Exhibit 3.1

                     RESTATED CERTIFICATE OF INCORPORATION
                                      OF
                                 VARIAN, INC.
                            A Delaware Corporation


                                   ARTICLE I

                                     NAME

       The name of the corporation is Varian, Inc. (the "Corporation").

                                  ARTICLE II

                          REGISTERED OFFICE AND AGENT

          The address of the registered office of the Corporation in the State
of Delaware is The Corporation Trust Center, 1209 Orange Street, in the City of
Wilmington, County of New Castle.  The name of its registered agent at that
address is The Corporation Trust Company.
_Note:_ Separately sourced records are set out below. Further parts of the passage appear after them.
Context: an optimization exercise on an open-source flow, tuned for small area, a short achievable clock period and few clock cycles. The choices shown serve that exercise and are no tape-out recipe.
RTL that was checked went through simulation tests only; none was proved equivalent to the original.
Power and IR drop assume default switching activity.

== P ==
// maze_router
module maze_router (
reset		,
start		,
clk         ,
address     ,
data_in     ,
data_out    ,
cs          ,
we          ,
D);
input        reset;
input        start;
input        clk;
input  [7:0] data_in;
output       cs;
output       we;
output [7:0] data_out;
output [7:0] address;
output       D;
reg       cs, we, D;
reg [7:0] address;
reg       do_a, do_b;                
assign data_out = {do_a, do_a, do_a, do_b, do_a, do_a, do_a, do_b};
localparam [1:0] ST_FREE = 2'b00, ST_BLK = 2'b01, ST_R0 = 2'b10;
localparam [3:0] S_IDLE  = 4'd0,
                 S_SCAN  = 4'd1,    
                 S_DRAIN = 4'd2,    
                 S_BFS   = 4'd3,    
                 S_TRACE = 4'd4,    
                 S_CLR   = 4'd5,    
                 S_SRC2  = 4'd6,    
                 S_GO2   = 4'd7,    
                 S_FIN   = 4'd8,    
                 S_DONE  = 4'd9;
reg [3:0] state;
reg       net2;
reg [7:0] s1a, t1a, s2a, t2a;       
reg [7:0] wv;                        
reg [3:0] sw;                        
reg       drain;
reg       pS1, pT2;                  
reg       pm;                        
reg [7:0] cur;                       
reg [5:0] cmask;                     
reg [2:0] dir;                       
reg [7:0] naddr;                     
reg [7:0] laddr;                     
reg [2:0] ldir;
reg       lval;                      
reg [3:0] lq1, lq0;                  
wire      ls1 = lq1[laddr[7:6]];     
  ...
For scale: roughly 650 flip-flops, ~30 I/O pins, about 0.035 mm^2 of cells after synthesis.
export LEC_CHECK = 0
export CAP_MARGIN = 20
export CORE_MARGIN = 2
export CORE_UTILIZATION = 50
export CTS_BUF_LIST = sky130_fd_sc_hd__clkbuf_16
export CTS_CLUSTER_DIAMETER = 110
export CTS_CLUSTER_SIZE = 24
export PLACE_DENSITY = 0.65
export SETUP_SLACK_MARGIN = 4.05
export SLEW_MARGIN = 20
create_clock -name core_clock -period 6.5 [get_ports {clk}]
standard.sh (not shown) runs the stock make flow with config.mk's settings and CLKGATE_MAP_FILE= SYNTH_SCRIPT=/design/flow/synth_recipe.tcl, a recipe that flattens the netlist after the stock synthesis.
==> flow/flow/run.sh <==
#!/bin/bash
# Standard layout, except that the port buffers are buf_4 cells instead of
# the library's smallest (delay) buffer.
set -euo pipefail
export BUFFER_PORTS_ARGS="-buffer_cell sky130_fd_sc_hd__buf_4"
bash standard.sh > standard_flow.log 2>&1
Looking at the reports, P completed the entire flow and the layout it produced met the timing, design-rule and antenna checks.
Testbench counts of P, summed over its fixed seeds: cycles 25,589.
Input changes introduced in Q (baseline for comparison: P):
# P
export LEC_CHECK = 0
export CAP_MARGIN = 20
export CORE_MARGIN = 2
export CORE_UTILIZATION = 50
export CTS_BUF_LIST = sky130_fd_sc_hd__clkbuf_16
export CTS_CLUSTER_DIAMETER = 110
export CTS_CLUSTER_SIZE = 24
export PLACE_DENSITY = 0.65
export SETUP_SLACK_MARGIN = 4.05
export SLEW_MARGIN = 20
create_clock -name core_clock -period 6.5 [get_ports {clk}]
# Q
export LEC_CHECK = 0
export CAP_MARGIN = 20
export CORE_MARGIN = 2
export CORE_UTILIZATION = 50
export CTS_BUF_LIST = sky130_fd_sc_hd__clkbuf_16
export CTS_CLUSTER_DIAMETER = 110
export CTS_CLUSTER_SIZE = 24
export PLACE_DENSITY = 0.65
export SETUP_SLACK_MARGIN = 4.15
export SLEW_MARGIN = 20
create_clock -name core_clock -period 6.5 [get_ports {clk}]
[summary]
- The total leakage power number comes out lower for P vs Q.
- Delta (Q minus P): final design area excluding fillers increased by 2.1% relative to the old numbers; area of the multi-input gates now sits higher; wire length rose by 2.6%.
- Compared to P, Q has part of the total power dissipated in combinational logic 2.3 points higher.
- In Q relative to P, wire length of the first global-routing pass had gone up by a few percent.
- P and Q ended up with nearly the same post-route fraction of the period consumed by the critical path.
- For the overall power, Q came in 3.5% higher than P did.
Changes in R relative to Q:
# Q
export LEC_CHECK = 0
export CAP_MARGIN = 20
export CORE_MARGIN = 2
export CORE_UTILIZATION = 50
export CTS_BUF_LIST = sky130_fd_sc_hd__clkbuf_16
export CTS_CLUSTER_DIAMETER = 110
export CTS_CLUSTER_SIZE = 24
export PLACE_DENSITY = 0.65
export SETUP_SLACK_MARGIN = 4.15
export SLEW_MARGIN = 20
create_clock -name core_clock -period 6.5 [get_ports {clk}]
# R
export LEC_CHECK = 0
export CAP_MARGIN = 20
export CORE_MARGIN = 2
export CORE_UTILIZATION = 50
export CTS_BUF_LIST = sky130_fd_sc_hd__clkbuf_16
export CTS_CLUSTER_DIAMETER = 110
export CTS_CLUSTER_SIZE = 24
export PLACE_DENSITY = 0.65
export SETUP_SLACK_MARGIN = 3.95
export SLEW_MARGIN = 20
create_clock -name core_clock -period 6.5 [get_ports {clk}]
- Fraction of met1 tracks used by global routing ended up 0.94 points lower on R than on Q.
- R — worst setup slack 9.8 ps higher, Q as reference
- Total internal power delta (R − Q): favourable
- Compared with Q, in R area growth from synthesis to layout went down 4.3 points; synthesized area neither gained nor lost much.
- Summary: with Q as the reference, power density normalized to cell area in R moved down by a few percent.
- Area: R vs Q -> R smaller
- Maximum clock skew at final layout | R below Q
- Q has a higher number of cells in the finished layout apart from fillers than R.
Here is what was changed in the inputs of S compared with R.
# R
export LEC_CHECK = 0
export CAP_MARGIN = 20
export CORE_MARGIN = 2
export CORE_UTILIZATION = 50
export CTS_BUF_LIST = sky130_fd_sc_hd__clkbuf_16
export CTS_CLUSTER_DIAMETER = 110
export CTS_CLUSTER_SIZE = 24
export PLACE_DENSITY = 0.65
export SETUP_SLACK_MARGIN = 3.95
export SLEW_MARGIN = 20
create_clock -name core_clock -period 6.5 [get_ports {clk}]
# S
export LEC_CHECK = 0
export CAP_MARGIN = 20
export CORE_MARGIN = 2
export CORE_UTILIZATION = 50
export CTS_BUF_LIST = sky130_fd_sc_hd__clkbuf_16
export CTS_CLUSTER_DIAMETER = 90
export CTS_CLUSTER_SIZE = 30
export PLACE_DENSITY = 0.65
export SETUP_SLACK_MARGIN = 3.95
export SLEW_MARGIN = 20
create_clock -name core_clock -period 6.5 [get_ports {clk}]
Results
When S is measured against R, its critical path depth turns out 2 higher. Per the comparison of S with R, post-route core utilization went up 0.23 points, design internal power went up about 1.8%, number of levels the H-tree was split into held, sequential share of layout area went down 0.22 points.

---

Another version of the RTL of maze_router (not shown whole).
For scale: roughly 3100 cells after synthesis, roughly 640 flip-flops, ~35000 um^2 of cells after synthesis.
==> flow/config.mk <==
export PLATFORM = sky130hd
export DESIGN_NAME = maze_router
export DESIGN_NICKNAME = maze_router
export VERILOG_FILES = /design/flow/design.v
export SDC_FILE = /design/flow/constraint.sdc
export NUM_CORES = 4
export LEC_CHECK = 0
export CAP_MARGIN = 20
export CORE_MARGIN = 2
export CORE_UTILIZATION = 40
export CTS_BUF_LIST = sky130_fd_sc_hd__clkbuf_8
export CTS_CLUSTER_SIZE = 30
export PLACE_DENSITY = 0.6
export SETUP_SLACK_MARGIN = 3.85
export SLEW_MARGIN = 20
==> flow/constraint.sdc <==
create_clock -name core_clock -period 6.5 [get_ports {clk}]
set_input_delay 1.3000 -clock core_clock [delete_from_list [all_inputs] [get_ports {clk}]]
set_output_delay 1.3000 -clock core_clock [all_outputs]
set_load 0.01 [all_outputs]
Scripts as last shown in full above: flow/flow/run.sh
The first run finished clean.
Then changed:
- CTS_BUF_LIST: sky130_fd_sc_hd__clkbuf_8 -> not set
- CTS_CLUSTER_SIZE: 30 -> not set
Effect: Power is higher by 4.4%. Fmax is lower by 4.9%. Core utilization is higher by 0.51 points. Die area is unchanged. Sequential power hardly moves.
No functional check of the RTL was part of any run of this note.

---

maze_router, a different RTL version from the one above (not shown whole).
Size in the first run: about 650 flip-flops, about 30 I/O pins.
clock: 6.5 ns
lec_check: 0
cap_margin: 20
core_margin: 2
core_utilization: 50
cts_buf_list: sky130_fd_sc_hd__clkbuf_4 sky130_fd_sc_hd__clkbuf_8
cts_cluster_size: 20
place_density: 0.65
setup_slack_margin: 3.95
slew_margin: 20
Scripts as last shown in full above: flow/flow/run.sh
Testbench counts at the start, summed over its fixed seeds: cycles 25,669.
Rerun with:
CORE_UTILIZATION = 40   (was 50)
CTS_BUF_LIST = sky130_fd_sc_hd__clkbuf_8   (was sky130_fd_sc_hd__clkbuf_4 sky130_fd_sc_hd__clkbuf_8)
CTS_CLUSTER_SIZE = 30   (was 20)
PLACE_DENSITY = 0.6   (was 0.65)
What happened: The changed run completed without violations; clock skew rises by 0.0089 ns; clock-buffer cell count falls by 26; non-clock buffer count rises by 10; die area rises by 25%; setup slack improved by 0.0087 ns; power rises by 0.73%; routed wire length rises by 2.6%.
Rerun with:
CORE_UTILIZATION = 50   (was 40)
PLACE_DENSITY = 0.65   (was 0.6)
Clock skew shrinks by 0.016 ns; worst hold slack improved by 0.014 ns; global-route usage is higher by 6.1 points; first-iteration DRC count went up by 3.2%; final area went down by 1.2%; cell count goes down by 5.7%; area after synthesis stays the same.

---

Setup of delta:
maze_router, a different RTL version from the one above (not shown whole).
Size in the first run: roughly 650 flip-flops, about 30 I/O pins, about 0.036 mm2 of cells after synthesis.
==> flow/design.v (excerpt) <==
module maze_router (
reset		,
start		,
clk         ,
address     ,
data_in     ,
data_out    ,
cs          ,
we          ,
D);
make LEC_CHECK=0 CAP_MARGIN=20 CORE_MARGIN=2 CORE_UTILIZATION=40 PLACE_DENSITY=0.6 SLEW_MARGIN=20 finish   # period 6.5 ns
run.sh (not shown) runs the stock make flow with config.mk's settings and CLKGATE_MAP_FILE= SYNTH_SCRIPT=/design/flow/synth_recipe.tcl, a recipe that flattens the netlist after the stock synthesis.
Stock flow here: none of the scripts above is used.
What the final checks of delta revealed, after a flow that finished every stage, was a layout that fails on max-slew violations.
Testbench counts of delta, summed over its fixed seeds: cycles 25,591.
Modified inputs, gamma compared to delta
Settings: an added SETUP_SLACK_MARGIN of 3.7; an added ABC_CLOCK_PERIOD_IN_PS of 2800.
==> results.txt <==
- gamma has completed all stages; timing, DRC and antenna checks passed.
- gamma against delta; global-route wire length before repair is up by a few percent.
- gamma vs. delta: number of global-route vias before repair rose by 511, worst setup slack after layout rose by 0.63 ns, met3 demand-to-capacity share in global routing dropped 0.80 points, sequential share of layout area shows a reduction of 0.70 points.
- A critical path endpoint of data_out[6] is what gamma shows, while dx[4]$_SDFF_PN0_ belongs to delta.
- Per the comparison of gamma with delta, total stage count of the critical path went down by 5; total wire length went up by 1.3%; number of instances in the placed design was more or less identical.
- Sort delta and gamma by total power desc -> top: gamma

---

maze_router, a different RTL version from the one above (not shown whole).
Size in the first run: roughly 3200 cells after synthesis, ~650 flip-flops, roughly 30 I/O pins, ~0.036 mm^2 of cells after synthesis.
export LEC_CHECK = 0
export CAP_MARGIN = 20
export CORE_MARGIN = 2
export CORE_UTILIZATION = 40
export CTS_BUF_LIST = sky130_fd_sc_hd__clkbuf_8
export CTS_CLUSTER_SIZE = 30
export PLACE_DENSITY = 0.6
export SETUP_SLACK_MARGIN = 3.7
export SLEW_MARGIN = 20
create_clock -name core_clock -period 6.5 [get_ports {clk}]
Then changed:
==> flow/flow/run.sh (new file) <==
#!/bin/bash
# Standard layout, except that the port buffers are buf_4 cells instead of
# the library's smallest (delay) buffer.
set -euo pipefail
export BUFFER_PORTS_ARGS="-buffer_cell sky130_fd_sc_hd__buf_4"
bash standard.sh > standard_flow.log 2>&1
==> flow/standard.sh (new file) <==
#!/bin/bash
# synth_recipe.tcl (not shown) runs the flow's synth.tcl, then flattens the netlist and writes it again
# the make line also repeats each setting of config.mk as NAME=value (left out here)
make -C /OpenROAD-flow-scripts/flow DESIGN_CONFIG=/design/flow/config.mk WORK_HOME=/design/flow/orfs CLKGATE_MAP_FILE= SYNTH_SCRIPT=/design/flow/synth_recipe.tcl "${@:-finish}"
- CTS_BUF_LIST: sky130_fd_sc_hd__clkbuf_8 -> default
- CTS_CLUSTER_SIZE: 30 -> default
- SETUP_SLACK_MARGIN: 3.7 -> 3.8
removed: flow/run.sh
Outcome: Power goes up by a few percent; via count stays flat; global-route usage came out higher by 0.18 points; final cell count shrinks slightly; count of clock-buffer cells in the layout decreases by 29.
Function was not checked in any run of this note: the RTL went through the layout flow alone.

## what the ideal ports hide
In the flow no input, the clock included, has a driving cell. The finished layouts below were timed again as built, in two steps.
Step 1: set_driving_cell puts a clkbuf_16 on clk and a buf_2 on each other input, an assumption about the parent block.
Step 2 moves the port delays by t, midway between the first and last clock arrival at a register: inputs arrive t later, outputs are due t later. That takes back most of the time a late clock gives input paths.
Slacks: ideal ports / drivers / drivers and shift; pairs: ideal ports / drivers.
run | t (ns) | setup slack, ns | hold WS [ns] | worst slew at a driven data input, ns | cell pins on the clock port's net
P | 0.717 | 3.971 / 3.903 / 3.795 | 0.351 / 0.351 / 0.351 | 0.04 | 1
Q | 0.718 | 3.964 / 3.916 / 3.773 | 0.368 / 0.368 / 0.368 | 0.06 | 1
R | 0.713 | 3.973 / 3.917 / 3.831 | 0.357 / 0.357 / 0.357 | 0.05 | 1
S | 0.709 | 3.973 / 3.927 / 3.830 | 0.337 / 0.337 / 0.337 | 0.05 | 1
the first run of note 2 | 0.825 | 3.797 / 3.797 / 3.598 | 0.386 / 0.386 / 0.386 | 0.05 | 1
the second run of note 2 | 0.695 | 3.658 / 3.658 / 3.477 | 0.401 / 0.401 / 0.401 | 0.05 | 1
the first run of note 3 | 0.779 | 3.872 / 3.864 / 3.872 | 0.345 / 0.345 / 0.345 | 0.04 | 1
the second run of note 3 | 0.834 | 3.881 / 3.871 / 3.881 | 0.330 / 0.330 / 0.330 | 0.05 | 1
the third run of note 3 | 0.781 | 3.893 / 3.865 / 3.867 | 0.344 / 0.344 / 0.344 | 0.03 | 1
delta | 0.680 | 3.048 / 3.058 / 2.404 | 0.426 / 0.426 / 0.426 | 0.03 | 1
gamma | 0.701 | 3.677 / 3.611 / 3.162 | 0.431 / 0.431 / 0.431 | 0.03 | 1
the first run of note 5 | 0.819 | 3.718 / 3.708 / 3.265 | 0.391 / 0.391 / 0.391 | 0.04 | 1
the second run of note 5 | 0.686 | 3.798 / 3.798 / 3.677 | 0.401 / 0.401 / 0.401 | 0.04 | 1
The setup slack of delta, which loses most, moves by +0.010 ns with the drivers and by -0.644 ns with both steps.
                                  ARTICLE III

                                   PURPOSES

          The purpose of the Corporation shall be to engage in any lawful act or
activity for which corporations may be organized under the General Corporation
Law of the State of Delaware.

                                  ARTICLE IV

                                 CAPITAL STOCK

          The Corporation shall be authorized to issue two classes of stock to
be designated, respectively, "Common Stock" and "Preferred Stock."  The total
number of shares of both classes of stock which the Corporation has authority to
issue is one hundred million (100,000,000) shares, consisting of: ninety nine
million (99,000,000) shares of Common Stock, $0.01 par value per share, and one
million (1,000,000) shares of Preferred Stock, $0.01 par value per share.

          The Board of Directors of the Corporation (the "Board of Directors")
is authorized, subject to limitations prescribed by applicable law and the
provisions of this Article IV, to provide for the issuance of the shares of
Preferred Stock from time to time in one or more series, each of which series
shall have such distinctive designation or title as shall be fixed by the Board
of Directors prior to the issuance of any shares thereof.  Each such series of
Preferred Stock shall have such voting powers, shall consist of such number of
shares, shall be issued for such consideration and shall otherwise have such
powers, designations, preferences and relative,

 
participating, optional or other rights, if any, and such qualifications,
limitations or restrictions, if any, as shall be stated in such resolution or
resolutions providing for the issue of such series of Preferred Stock as may be
adopted from time to time by the Board of Directors prior to the issuance of any
shares thereof pursuant to the authority hereby expressly vested in it, all in
accordance with applicable law.

          The number of authorized shares of any class or classes of stock may
be increased or decreased (but not below the number of shares thereof then
outstanding) by the affirmative vote of the holders of at least a majority of
the voting power of the then outstanding Voting Stock, voting together as a
single class.

          The Common Stock shall be subject to the express terms of the
Preferred Stock and any series thereof.  Except as may be provided in this
Certificate of Incorporation or in any Certificate of Designation designating
any series of Preferred Stock pursuant to the foregoing provisions of this
Article IV that shall be in effect under the General Corporation Law of the
State of Delaware (a "Preferred Stock Designation"), the holders of shares of
Common Stock shall be entitled to one vote for each such share upon all
questions presented to the stockholders, the Common Stock shall have the
exclusive right to vote for the election of directors and for all other
purposes, and holders of Preferred Stock shall not be entitled to receive notice
of any meeting of stockholders at which they are not entitled to vote.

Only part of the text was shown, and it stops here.